Along with the general principles behind the EPA’s Superfund program, the law itself was also modeled off a failed piece of federal legislation in 2021 that would have established a Polluters Pay Climate Fund. With the failure at the federal level, states began planning their own similar approaches. In Vermont’s case, the law will eventually establish a total liability for companies responsible for at least one billion metric tons of greenhouse gas emissions, based on actual damages the state has suffered between 1995 and 2024, plus projections of future damage. That’s likely to encompass the usual suspects — ExxonMobil, Shell, Chevron, and all our other familiar pals.
“That kind of retroactive liability that’s involved here — it has been upheld time and time again,” said Elana Mihaly, vice president of the Conservation Law Foundation Vermont. “Especially where it’s clear, as is the case here, that responsible parties knew, or should have known, about the threats their products pose to public health and to the environment.”
The law will inevitably spur legal challenges from Big Oil.
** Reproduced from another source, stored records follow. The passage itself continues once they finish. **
[src/hw/rtl/atf_fifo.sv]
// small register queue between the front and back parts
module atf_fifo #(
	parameter int unsigned DEPTH = 4,
	parameter int unsigned WIDTH = 18
) (
	input  logic             clk,
	input  logic             arst_n,
	input  logic             push_valid,
	output logic             push_ready,
	input  logic [WIDTH-1:0] push_data,
	output logic             pop_valid,
	input  logic             pop_ready,
	output logic [WIDTH-1:0] pop_data
);
	localparam int unsigned PW = (DEPTH > 1) ? $clog2(DEPTH) : 1;
	localparam int unsigned CW = $clog2(DEPTH + 1);

	logic [WIDTH-1:0] mem_q [DEPTH];
	logic [PW-1:0]    wr_ptr_q;
	logic [PW-1:0]    rd_ptr_q;
	logic [CW-1:0]    count_q;
	logic             do_push;
	logic             do_pop;

	assign push_ready = (count_q != CW'(DEPTH));
	assign pop_valid  = (count_q != '0);
	assign pop_data   = mem_q[rd_ptr_q];
	assign do_push    = push_valid && push_ready;
	assign do_pop     = pop_valid && pop_ready;

	always_ff @(posedge clk) begin
		if (do_push) begin
			mem_q[wr_ptr_q] <= push_data;
		end
	end

	always_ff @(posedge clk or negedge arst_n) begin
		if (!arst_n) begin
			wr_ptr_q <= '0;
			rd_ptr_q <= '0;
			count_q  <= '0;
		end else begin
			if (do_push) begin
				wr_ptr_q <= (wr_ptr_q == PW'(DEPTH - 1)) ? '0 : wr_ptr_q + 1'b1;
			end
			if (do_pop) begin
				rd_ptr_q <= (rd_ptr_q == PW'(DEPTH - 1)) ? '0 : rd_ptr_q + 1'b1;
			end
			if (do_push && !do_pop) begin
				count_q <= count_q + 1'b1;
			end else if (!do_push && do_pop) begin
				count_q <= count_q - 1'b1;
			end
		end
	end

endmodule
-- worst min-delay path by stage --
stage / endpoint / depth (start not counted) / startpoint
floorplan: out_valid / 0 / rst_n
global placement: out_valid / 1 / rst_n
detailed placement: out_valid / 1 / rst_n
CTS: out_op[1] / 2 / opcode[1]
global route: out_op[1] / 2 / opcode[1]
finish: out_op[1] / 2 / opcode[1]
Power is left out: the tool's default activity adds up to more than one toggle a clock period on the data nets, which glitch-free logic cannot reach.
## src/hdl/baro_pressure_temp_compensation_assert.svh

```systemverilog
// Assertion macros shared by the compensation block
`ifndef BARO_PRESSURE_TEMP_COMPENSATION_ASSERT_SVH
`define BARO_PRESSURE_TEMP_COMPENSATION_ASSERT_SVH

// condition must hold at every clock edge outside reset
`define BPTC_ASSERT_HOLDS(lbl, clk, rst, cond, msg) \
   lbl: assert property (@(posedge clk) disable iff (rst) (cond)) else $error(msg);

// antecedent in a cycle implies consequent in the same cycle
`define BPTC_ASSERT_IMPLIES(lbl, clk, rst, ante, cons, msg) \
   lbl: assert property (@(posedge clk) disable iff (rst) (ante) |-> (cons)) else $error(msg);

`endif

```

## src/hdl/bptc_fifo.sv

```systemverilog
// Small register FIFO; the head entry is presented combinationally
`default_nettype none
module bptc_fifo #(
   parameter int WIDTH = 8,
   parameter int DEPTH = 16
) (
   input  wire logic             clock,
   input  wire logic             reset,
   input  wire logic             push,
   input  wire logic [WIDTH-1:0] push_data,
   input  wire logic             pop,
   output logic                  empty,
   output logic [WIDTH-1:0]      head_data
);
   localparam int AW = $clog2(DEPTH);

   logic [WIDTH-1:0] data_ff [DEPTH];
   logic [AW:0]      wr_ptr_ff;
   logic [AW:0]      rd_ptr_ff;

   // pointers
   always_ff @(posedge clock) begin
      if (reset) begin
         wr_ptr_ff <= '0;
         rd_ptr_ff <= '0;
      end else begin
         if (push) wr_ptr_ff <= wr_ptr_ff + 1'b1;
         if (pop)  rd_ptr_ff <= rd_ptr_ff + 1'b1;
      end
   end

   // storage
   always_ff @(posedge clock) begin
      if (push) data_ff[wr_ptr_ff[AW-1:0]] <= push_data;
   end

   assign empty     = (wr_ptr_ff == rd_ptr_ff);
   assign head_data = data_ff[rd_ptr_ff[AW-1:0]];
endmodule
`default_nettype wire

```
`src/rtl/core/lzte_pkg.sv`:
```
package lzte_pkg;

  // Default limits for lengths and distances.
  localparam int unsigned MAX_RUN_DEF      = 16383;
  localparam int unsigned MAX_DISTANCE_DEF = 32767;

  // Field widths.
  localparam int unsigned PEND_W = 14;
  localparam int unsigned DATA_W = 16;
  localparam int unsigned OVH_W  = 17;

  // Input item modes.
  localparam logic [1:0] MODE_RUN = 2'd0;
  localparam logic [1:0] MODE_LIT = 2'd1;
  localparam logic [1:0] MODE_MATCH = 2'd2;
  localparam logic [1:0] MODE_END = 2'd3;

  // Result status codes.
  localparam logic [1:0] ST_OK       = 2'd0;
  localparam logic [1:0] ST_BAD_LEN  = 2'd1;
  localparam logic [1:0] ST_BAD_DIST = 2'd2;
  localparam logic [1:0] ST_UNANN    = 2'd3;

  // Stream state carried from item to item.
  typedef struct packed {
    logic [PEND_W-1:0] pending;
    logic [DATA_W-1:0] data_cnt;
    logic [OVH_W-1:0]  ovh_cnt;
  } stream_t;

  // Encoded bytes of one item, ready for serialization.
  typedef struct packed {
    logic [3:0][7:0]  bytes;
    logic [1:0]       last_idx;
    logic [1:0]       status;
    logic [DATA_W-1:0] data_total;
    logic [OVH_W-1:0]  ovh_total;
  } token_t;

endpackage

```
`src/rtl/core/lz_token_stream_encoder_top.sv`:
```
// The first byte of an item passes from the token register to the output register after acceptance.
// Throughput: one output byte per cycle while out_ready_i is not held low; an item has 1 to 4 bytes.
// Items of one byte each are taken every cycle while the output is not stalled; the byte serializer sets the rate.
// Reset clears all valid flags, the pending literal count and the data count,
// and sets the overhead count to one for the end mark.
module lz_token_stream_encoder_top #(
  parameter int unsigned MaxRun      = lzte_pkg::MAX_RUN_DEF,
  parameter int unsigned MaxDistance = lzte_pkg::MAX_DISTANCE_DEF
) (
  input  logic        clk_i,
  input  logic        rst_ni,
  input  logic        in_valid_i,
  output logic        in_ready_o,
  input  logic [1:0]  mode_i,
  input  logic [15:0] item_length_i,
  input  logic [15:0] match_distance_i,
  input  logic [7:0]  literal_value_i,
  output logic        out_valid_o,
  input  logic        out_ready_i,
  output logic [7:0]  out_byte_o,
  output logic        last_of_item_o,
  output logic [1:0]  status_o,
  output logic [15:0] data_total_o,
  output logic [16:0] overhead_total_o
);

  lzte_pkg::stream_t stream_q, stream_d;
  lzte_pkg::token_t  tok_q, tok_d;
  logic              tok_valid_q;
  logic [1:0]        idx_q;
  logic              out_valid_q;
  logic              in_accept;
  logic              out_load;
  logic              load_last;

  // Item encoder in front of the token register.
  lzte_encode #(
    .MaxRun      (MaxRun),
    .MaxDistance (MaxDistance)
  ) u_encode (
    .mode_i           (mode_i),
    .item_length_i    (item_length_i),
    .match_distance_i (match_distance_i),
    .literal_value_i  (literal_value_i),
    .state_i          (stream_q),
    .state_o          (stream_d),
    .token_o          (tok_d)
  );

  // Handshake: the output register takes a byte whenever it is free or drained.
  assign out_load   = tok_valid_q && (!out_valid_q || out_ready_i);
  assign load_last  = out_load && (idx_q == tok_q.last_idx);
  assign in_ready_o = !tok_valid_q || load_last;
  assign in_accept  = in_valid_i && in_ready_o;

  // Control state and stream state.
  always_ff @(posedge clk_i or negedge rst_ni) begin
    if (!rst_ni) begin
      stream_q    <= '{pending: '0, data_cnt: '0, ovh_cnt: lzte_pkg::OVH_W'(1)};
      tok_valid_q <= 1'b0;
      idx_q       <= 2'd0;
      out_valid_q <= 1'b0;
    end else begin
      if (in_accept) begin
        stream_q <= stream_d;
      end
      if (in_accept) begin
        tok_valid_q <= 1'b1;
      end else if (load_last) begin
        tok_valid_q <= 1'b0;
      end
      if (load_last) begin
        idx_q <= 2'd0;
      end else if (out_load) begin
        idx_q <= idx_q + 2'd1;
      end
      if (out_load) begin
        out_valid_q <= 1'b1;
      end else if (out_ready_i) begin
        out_valid_q <= 1'b0;
      end
    end
  end

  // Payload registers: encoded token and the output byte with its fields.
  always_ff @(posedge clk_i) begin
    if (in_accept) begin
      tok_q <= tok_d;
    end
    if (out_load) begin
      out_byte_o       <= tok_q.bytes[idx_q];
      last_of_item_o   <= (idx_q == tok_q.last_idx);
      status_o         <= tok_q.status;
      data_total_o     <= tok_q.data_total;
      overhead_total_o <= tok_q.ovh_total;
    end
  end

  assign out_valid_o = out_valid_q;

  // An error result always stands alone as the last byte of its item.
  assert property (@(posedge clk_i) disable iff (!rst_ni)
    out_valid_o && (status_o != lzte_pkg::ST_OK) |-> last_of_item_o)
    else $error("error result not marked as last of item");

  // Totals appear only on the final byte of an item.
  assert property (@(posedge clk_i) disable iff (!rst_ni)
    out_valid_o && !last_of_item_o |-> (data_total_o == '0) && (overhead_total_o == '0))
    else $error("totals on a non-final byte");

  // The serializer index never runs past the token's last byte.
  assert property (@(posedge clk_i) disable iff (!rst_ni)
    tok_valid_q |-> (idx_q <= tok_q.last_idx))
    else $error("serializer index beyond token length");

  // The overhead count always includes the end mark.
  assert property (@(posedge clk_i) disable iff (!rst_ni)
    stream_q.ovh_cnt != '0)
    else $error("overhead count lost the end mark");

  // A new item is never taken while the current token still has bytes left.
  assert property (@(posedge clk_i) disable iff (!rst_ni)
    in_accept && tok_valid_q |-> load_last)
    else $error("token register overwritten before drained");

endmodule

```
`src/rtl/core/lzte_encode.sv`:
```
module lzte_encode #(
  parameter int unsigned MaxRun      = lzte_pkg::MAX_RUN_DEF,
  parameter int unsigned MaxDistance = lzte_pkg::MAX_DISTANCE_DEF
) (
  input  logic [1:0]        mode_i,
  input  logic [15:0]       item_length_i,
  input  logic [15:0]       match_distance_i,
  input  logic [7:0]        literal_value_i,
  input  lzte_pkg::stream_t state_i,
  output lzte_pkg::stream_t state_o,
  output lzte_pkg::token_t  token_o
);

  logic        len_bad;
  logic        dist_bad;
  logic        len_short;
  logic        off_short;
  logic        flag;
  logic [7:0]  len_b0;
  logic [7:0]  len_b1;
  logic [15:0] neg;
  logic [7:0]  off_b0;
  logic [7:0]  off_b1;
  logic [2:0]  n_tok;
  logic [17:0] ovh_sum;

  // Range checks on the length and distance fields.
  assign len_bad  = (item_length_i == 16'd0) || (item_length_i > 16'(MaxRun));
  assign dist_bad = (match_distance_i == 16'd0) ||
                    (match_distance_i > 16'(MaxDistance));

  // Length token: one byte below 64, otherwise a flagged high byte and a low byte.
  assign len_short = item_length_i < 16'd64;
  assign flag      = (mode_i == lzte_pkg::MODE_MATCH);
  assign len_b0    = len_short ? {item_length_i[6:0], flag}
                               : {1'b1, item_length_i[13:8], flag};
  assign len_b1    = item_length_i[7:0];

  // Offset token from the negated distance.
  assign neg       = 16'd0 - match_distance_i;
  assign off_short = match_distance_i < 16'd128;
  assign off_b0    = off_short ? {neg[6:0], 1'b0} : {neg[14:8], 1'b1};
  assign off_b1    = neg[7:0];

  // Token bytes of this item, for the saturating overhead count.
  assign n_tok   = (mode_i == lzte_pkg::MODE_MATCH)
                 ? 3'd2 + {2'b00, ~len_short} + {2'b00, ~off_short}
                 : 3'd1 + {2'b00, ~len_short};
  assign ovh_sum = {1'b0, state_i.ovh_cnt} + 18'(n_tok);

  // Encode one item and work out the next stream state.
  always_comb begin
    token_o = '0;
    state_o = state_i;
    unique case (mode_i)
      lzte_pkg::MODE_RUN: begin
        if (len_bad) begin
          token_o.status = lzte_pkg::ST_BAD_LEN;
        end else begin
          token_o.bytes[0] = len_b0;
          token_o.bytes[1] = len_b1;
          token_o.last_idx = len_short ? 2'd0 : 2'd1;
          state_o.pending  = item_length_i[lzte_pkg::PEND_W-1:0];
          state_o.ovh_cnt  = ovh_sum[17] ? '1 : ovh_sum[lzte_pkg::OVH_W-1:0];
        end
      end
      lzte_pkg::MODE_LIT: begin
        if (state_i.pending == '0) begin
          token_o.status = lzte_pkg::ST_UNANN;
        end else begin
          token_o.bytes[0] = literal_value_i;
          state_o.pending  = state_i.pending - 1'b1;
          if (state_i.data_cnt != '1) begin
            state_o.data_cnt = state_i.data_cnt + 1'b1;
          end
        end
      end
      lzte_pkg::MODE_MATCH: begin
        if (len_bad) begin
          token_o.status = lzte_pkg::ST_BAD_LEN;
        end else if (dist_bad) begin
          token_o.status = lzte_pkg::ST_BAD_DIST;
        end else begin
          token_o.bytes[0] = len_b0;
          if (len_short) begin
            token_o.bytes[1] = off_b0;
            token_o.bytes[2] = off_b1;
            token_o.last_idx = off_short ? 2'd1 : 2'd2;
          end else begin
            token_o.bytes[1] = len_b1;
            token_o.bytes[2] = off_b0;
            token_o.bytes[3] = off_b1;
            token_o.last_idx = off_short ? 2'd2 : 2'd3;
          end
          state_o.ovh_cnt = ovh_sum[17] ? '1 : ovh_sum[lzte_pkg::OVH_W-1:0];
        end
      end
      lzte_pkg::MODE_END: begin
        token_o.data_total = state_i.data_cnt;
        token_o.ovh_total  = state_i.ovh_cnt;
        state_o.pending    = '0;
        state_o.data_cnt   = '0;
        state_o.ovh_cnt    = lzte_pkg::OVH_W'(1);
      end
      default: begin
        token_o = '0;
      end
    endcase
  end

endmodule
```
But as one expert on the press call pointed out, they’re unlikely to do so very soon: suing to stop the law would essentially mean the companies have to admit they will qualify to be penalized under it, before such a list of qualified companies has been officially compiled.
Also, because other states including New York, Massachusetts, and California have been considering similar legislation, the American Petroleum Institute has offered previous testimony that more or less laid out some of their legal strategies to oppose them; that meant Vermont legislators could actually craft the language and specifics of the law in a way intended to thwart the lawsuits. Not that this will stop the behemoths from trying, of course.
“We expect big oil to try to shirk accountability with sort of throwing spaghetti at the wall, any number of legal claims,” said Anthony Iarrapino, also of CLF Vermont. Those claims could be related to the federal Clean Air Act and issues relating to the Due Process clause of the 14th Amendment, among others.
Given Vermont’s small size, with a population bigger than Wyoming but smaller than every other state and even the District of Columbia, the actual dollar values here aren’t going to send shivers down any Chevron executive’s spine. But the precedent is a fascinating one, especially when much bigger markets — like, say, world’s fifth-largest economy, California — may soon follow suit.